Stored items

.....

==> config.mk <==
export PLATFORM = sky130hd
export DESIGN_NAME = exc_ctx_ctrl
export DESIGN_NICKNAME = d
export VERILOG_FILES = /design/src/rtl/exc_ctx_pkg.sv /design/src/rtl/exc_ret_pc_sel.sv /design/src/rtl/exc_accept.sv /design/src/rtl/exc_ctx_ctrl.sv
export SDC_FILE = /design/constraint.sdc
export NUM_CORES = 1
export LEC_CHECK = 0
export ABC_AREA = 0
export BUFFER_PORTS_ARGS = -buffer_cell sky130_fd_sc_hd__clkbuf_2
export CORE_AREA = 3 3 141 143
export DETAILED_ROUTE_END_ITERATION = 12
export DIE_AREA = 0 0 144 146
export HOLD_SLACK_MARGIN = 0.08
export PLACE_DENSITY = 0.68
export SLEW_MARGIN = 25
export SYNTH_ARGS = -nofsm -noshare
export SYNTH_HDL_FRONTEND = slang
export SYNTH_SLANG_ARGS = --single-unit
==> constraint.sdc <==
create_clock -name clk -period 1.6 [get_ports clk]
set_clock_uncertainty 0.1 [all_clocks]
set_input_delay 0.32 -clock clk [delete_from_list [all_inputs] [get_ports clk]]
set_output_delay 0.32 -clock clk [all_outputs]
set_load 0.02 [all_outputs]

.....

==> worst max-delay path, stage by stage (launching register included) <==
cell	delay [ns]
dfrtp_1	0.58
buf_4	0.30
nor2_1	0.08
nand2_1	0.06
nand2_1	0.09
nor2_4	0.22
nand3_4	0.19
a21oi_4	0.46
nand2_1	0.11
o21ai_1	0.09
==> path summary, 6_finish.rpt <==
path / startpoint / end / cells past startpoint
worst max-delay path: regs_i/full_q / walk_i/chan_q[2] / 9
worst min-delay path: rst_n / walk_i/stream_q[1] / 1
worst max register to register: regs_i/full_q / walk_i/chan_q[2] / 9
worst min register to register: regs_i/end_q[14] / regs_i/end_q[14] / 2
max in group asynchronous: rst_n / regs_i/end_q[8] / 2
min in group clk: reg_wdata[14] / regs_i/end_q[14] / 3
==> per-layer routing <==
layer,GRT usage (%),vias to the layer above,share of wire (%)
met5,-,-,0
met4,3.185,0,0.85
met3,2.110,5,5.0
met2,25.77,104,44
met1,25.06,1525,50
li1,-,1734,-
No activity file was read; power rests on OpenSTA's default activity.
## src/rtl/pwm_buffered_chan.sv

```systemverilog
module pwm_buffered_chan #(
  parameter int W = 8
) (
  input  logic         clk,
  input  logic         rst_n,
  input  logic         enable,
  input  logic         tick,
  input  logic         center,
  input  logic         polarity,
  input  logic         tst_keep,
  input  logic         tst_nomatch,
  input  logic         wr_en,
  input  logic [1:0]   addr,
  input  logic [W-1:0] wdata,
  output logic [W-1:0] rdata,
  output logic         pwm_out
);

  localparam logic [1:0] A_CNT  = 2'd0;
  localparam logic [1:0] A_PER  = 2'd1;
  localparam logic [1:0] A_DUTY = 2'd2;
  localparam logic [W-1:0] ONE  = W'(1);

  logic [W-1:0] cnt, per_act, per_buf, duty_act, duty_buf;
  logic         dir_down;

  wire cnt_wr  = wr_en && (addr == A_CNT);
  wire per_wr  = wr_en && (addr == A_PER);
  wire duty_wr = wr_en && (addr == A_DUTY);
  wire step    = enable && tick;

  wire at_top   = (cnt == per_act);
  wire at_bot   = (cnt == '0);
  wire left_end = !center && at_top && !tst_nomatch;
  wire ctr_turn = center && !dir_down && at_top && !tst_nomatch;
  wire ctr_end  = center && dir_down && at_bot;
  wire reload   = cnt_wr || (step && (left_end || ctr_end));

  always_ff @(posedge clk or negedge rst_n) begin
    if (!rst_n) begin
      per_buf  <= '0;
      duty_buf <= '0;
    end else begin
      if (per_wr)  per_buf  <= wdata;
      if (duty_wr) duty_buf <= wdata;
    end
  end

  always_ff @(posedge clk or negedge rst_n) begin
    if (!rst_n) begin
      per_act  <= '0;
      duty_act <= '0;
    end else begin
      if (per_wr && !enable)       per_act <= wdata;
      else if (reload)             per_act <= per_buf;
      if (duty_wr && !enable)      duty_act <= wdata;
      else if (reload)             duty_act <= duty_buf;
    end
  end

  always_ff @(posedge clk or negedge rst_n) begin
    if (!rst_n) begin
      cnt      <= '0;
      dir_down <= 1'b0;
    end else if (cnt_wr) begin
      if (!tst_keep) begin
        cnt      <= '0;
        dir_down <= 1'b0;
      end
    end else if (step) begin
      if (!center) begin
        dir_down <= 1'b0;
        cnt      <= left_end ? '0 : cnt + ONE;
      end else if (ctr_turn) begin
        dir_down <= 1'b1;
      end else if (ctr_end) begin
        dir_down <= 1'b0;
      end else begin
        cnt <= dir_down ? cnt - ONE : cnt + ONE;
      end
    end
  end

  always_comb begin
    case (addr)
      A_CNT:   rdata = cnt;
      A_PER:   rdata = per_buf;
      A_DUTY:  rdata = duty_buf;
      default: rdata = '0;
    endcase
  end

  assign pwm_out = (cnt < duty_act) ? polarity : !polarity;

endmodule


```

.....

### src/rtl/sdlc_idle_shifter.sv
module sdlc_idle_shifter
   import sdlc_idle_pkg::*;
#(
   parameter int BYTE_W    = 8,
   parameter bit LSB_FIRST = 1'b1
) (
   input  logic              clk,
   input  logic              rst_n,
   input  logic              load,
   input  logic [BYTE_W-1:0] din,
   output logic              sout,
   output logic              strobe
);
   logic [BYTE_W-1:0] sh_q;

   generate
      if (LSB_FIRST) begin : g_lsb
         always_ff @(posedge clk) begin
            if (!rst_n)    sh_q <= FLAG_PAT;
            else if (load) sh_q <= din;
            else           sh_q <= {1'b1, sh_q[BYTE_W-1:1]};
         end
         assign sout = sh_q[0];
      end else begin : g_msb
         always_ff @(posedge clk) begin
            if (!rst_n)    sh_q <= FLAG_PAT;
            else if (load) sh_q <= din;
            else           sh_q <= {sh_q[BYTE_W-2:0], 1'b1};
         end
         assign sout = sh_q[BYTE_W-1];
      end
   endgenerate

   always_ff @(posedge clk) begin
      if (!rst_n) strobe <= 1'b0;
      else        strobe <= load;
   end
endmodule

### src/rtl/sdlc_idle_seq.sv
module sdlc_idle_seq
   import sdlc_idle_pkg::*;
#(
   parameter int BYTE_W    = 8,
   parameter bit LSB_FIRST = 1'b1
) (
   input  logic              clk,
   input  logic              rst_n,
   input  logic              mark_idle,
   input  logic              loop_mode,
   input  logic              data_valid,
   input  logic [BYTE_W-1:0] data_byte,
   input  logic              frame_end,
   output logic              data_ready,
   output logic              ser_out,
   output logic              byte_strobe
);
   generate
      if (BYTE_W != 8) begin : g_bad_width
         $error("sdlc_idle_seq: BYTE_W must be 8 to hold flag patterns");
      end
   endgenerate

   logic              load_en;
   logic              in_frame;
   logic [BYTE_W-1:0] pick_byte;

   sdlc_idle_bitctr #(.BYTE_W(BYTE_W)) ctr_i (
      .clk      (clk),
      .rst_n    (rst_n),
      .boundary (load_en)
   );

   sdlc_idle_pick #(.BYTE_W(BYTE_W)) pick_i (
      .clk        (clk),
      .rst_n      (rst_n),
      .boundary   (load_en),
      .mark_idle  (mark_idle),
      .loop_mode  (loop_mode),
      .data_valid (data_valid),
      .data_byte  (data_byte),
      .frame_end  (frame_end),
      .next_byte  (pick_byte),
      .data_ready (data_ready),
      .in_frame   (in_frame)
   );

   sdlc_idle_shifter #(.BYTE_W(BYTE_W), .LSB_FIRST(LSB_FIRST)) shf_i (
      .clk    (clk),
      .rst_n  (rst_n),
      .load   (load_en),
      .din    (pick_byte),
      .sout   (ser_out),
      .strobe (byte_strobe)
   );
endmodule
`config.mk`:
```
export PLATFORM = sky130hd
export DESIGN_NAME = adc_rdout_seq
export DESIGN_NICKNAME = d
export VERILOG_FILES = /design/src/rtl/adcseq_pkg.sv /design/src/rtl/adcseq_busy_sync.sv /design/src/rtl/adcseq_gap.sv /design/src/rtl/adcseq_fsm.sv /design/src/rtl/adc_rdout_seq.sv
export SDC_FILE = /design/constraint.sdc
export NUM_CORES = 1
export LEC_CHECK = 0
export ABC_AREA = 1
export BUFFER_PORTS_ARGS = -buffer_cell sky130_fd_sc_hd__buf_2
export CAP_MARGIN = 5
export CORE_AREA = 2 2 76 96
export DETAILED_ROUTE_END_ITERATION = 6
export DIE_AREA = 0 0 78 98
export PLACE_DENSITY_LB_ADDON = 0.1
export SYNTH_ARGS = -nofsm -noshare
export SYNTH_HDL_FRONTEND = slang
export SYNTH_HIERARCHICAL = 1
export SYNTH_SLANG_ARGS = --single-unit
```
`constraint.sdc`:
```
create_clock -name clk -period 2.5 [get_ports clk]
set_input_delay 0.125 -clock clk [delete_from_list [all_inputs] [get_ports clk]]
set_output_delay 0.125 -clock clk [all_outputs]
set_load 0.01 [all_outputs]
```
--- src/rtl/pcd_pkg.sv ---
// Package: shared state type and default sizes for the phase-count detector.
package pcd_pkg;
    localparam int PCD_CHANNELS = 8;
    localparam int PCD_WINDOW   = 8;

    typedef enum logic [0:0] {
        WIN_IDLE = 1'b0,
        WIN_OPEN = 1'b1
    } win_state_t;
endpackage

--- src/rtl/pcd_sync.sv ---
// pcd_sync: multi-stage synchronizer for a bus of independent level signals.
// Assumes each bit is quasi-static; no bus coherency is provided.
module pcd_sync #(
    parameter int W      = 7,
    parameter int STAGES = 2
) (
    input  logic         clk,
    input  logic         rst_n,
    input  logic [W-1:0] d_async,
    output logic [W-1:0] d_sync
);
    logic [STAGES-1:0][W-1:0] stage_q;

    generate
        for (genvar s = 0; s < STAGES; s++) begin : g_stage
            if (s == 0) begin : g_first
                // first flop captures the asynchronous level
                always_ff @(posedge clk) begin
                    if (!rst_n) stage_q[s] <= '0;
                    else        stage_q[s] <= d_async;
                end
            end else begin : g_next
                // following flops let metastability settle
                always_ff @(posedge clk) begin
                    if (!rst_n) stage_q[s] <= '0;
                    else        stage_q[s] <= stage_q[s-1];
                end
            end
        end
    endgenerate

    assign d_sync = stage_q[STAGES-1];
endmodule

.....

* _Your instructions_:
Please give back, exactly as it stands above, the stretch from the line with "max-delay path, stage" through the line with "worst max register", and no line outside it.

* _Response box_:
==> worst max-delay path, stage by stage (launching register included) <==
cell	delay [ns]
dfrtp_1	0.58
buf_4	0.30
nor2_1	0.08
nand2_1	0.06
nand2_1	0.09
nor2_4	0.22
nand3_4	0.19
a21oi_4	0.46
nand2_1	0.11
o21ai_1	0.09
==> path summary, 6_finish.rpt <==
path / startpoint / end / cells past startpoint
worst max-delay path: regs_i/full_q / walk_i/chan_q[2] / 9
worst min-delay path: rst_n / walk_i/stream_q[1] / 1
worst max register to register: regs_i/full_q / walk_i/chan_q[2] / 9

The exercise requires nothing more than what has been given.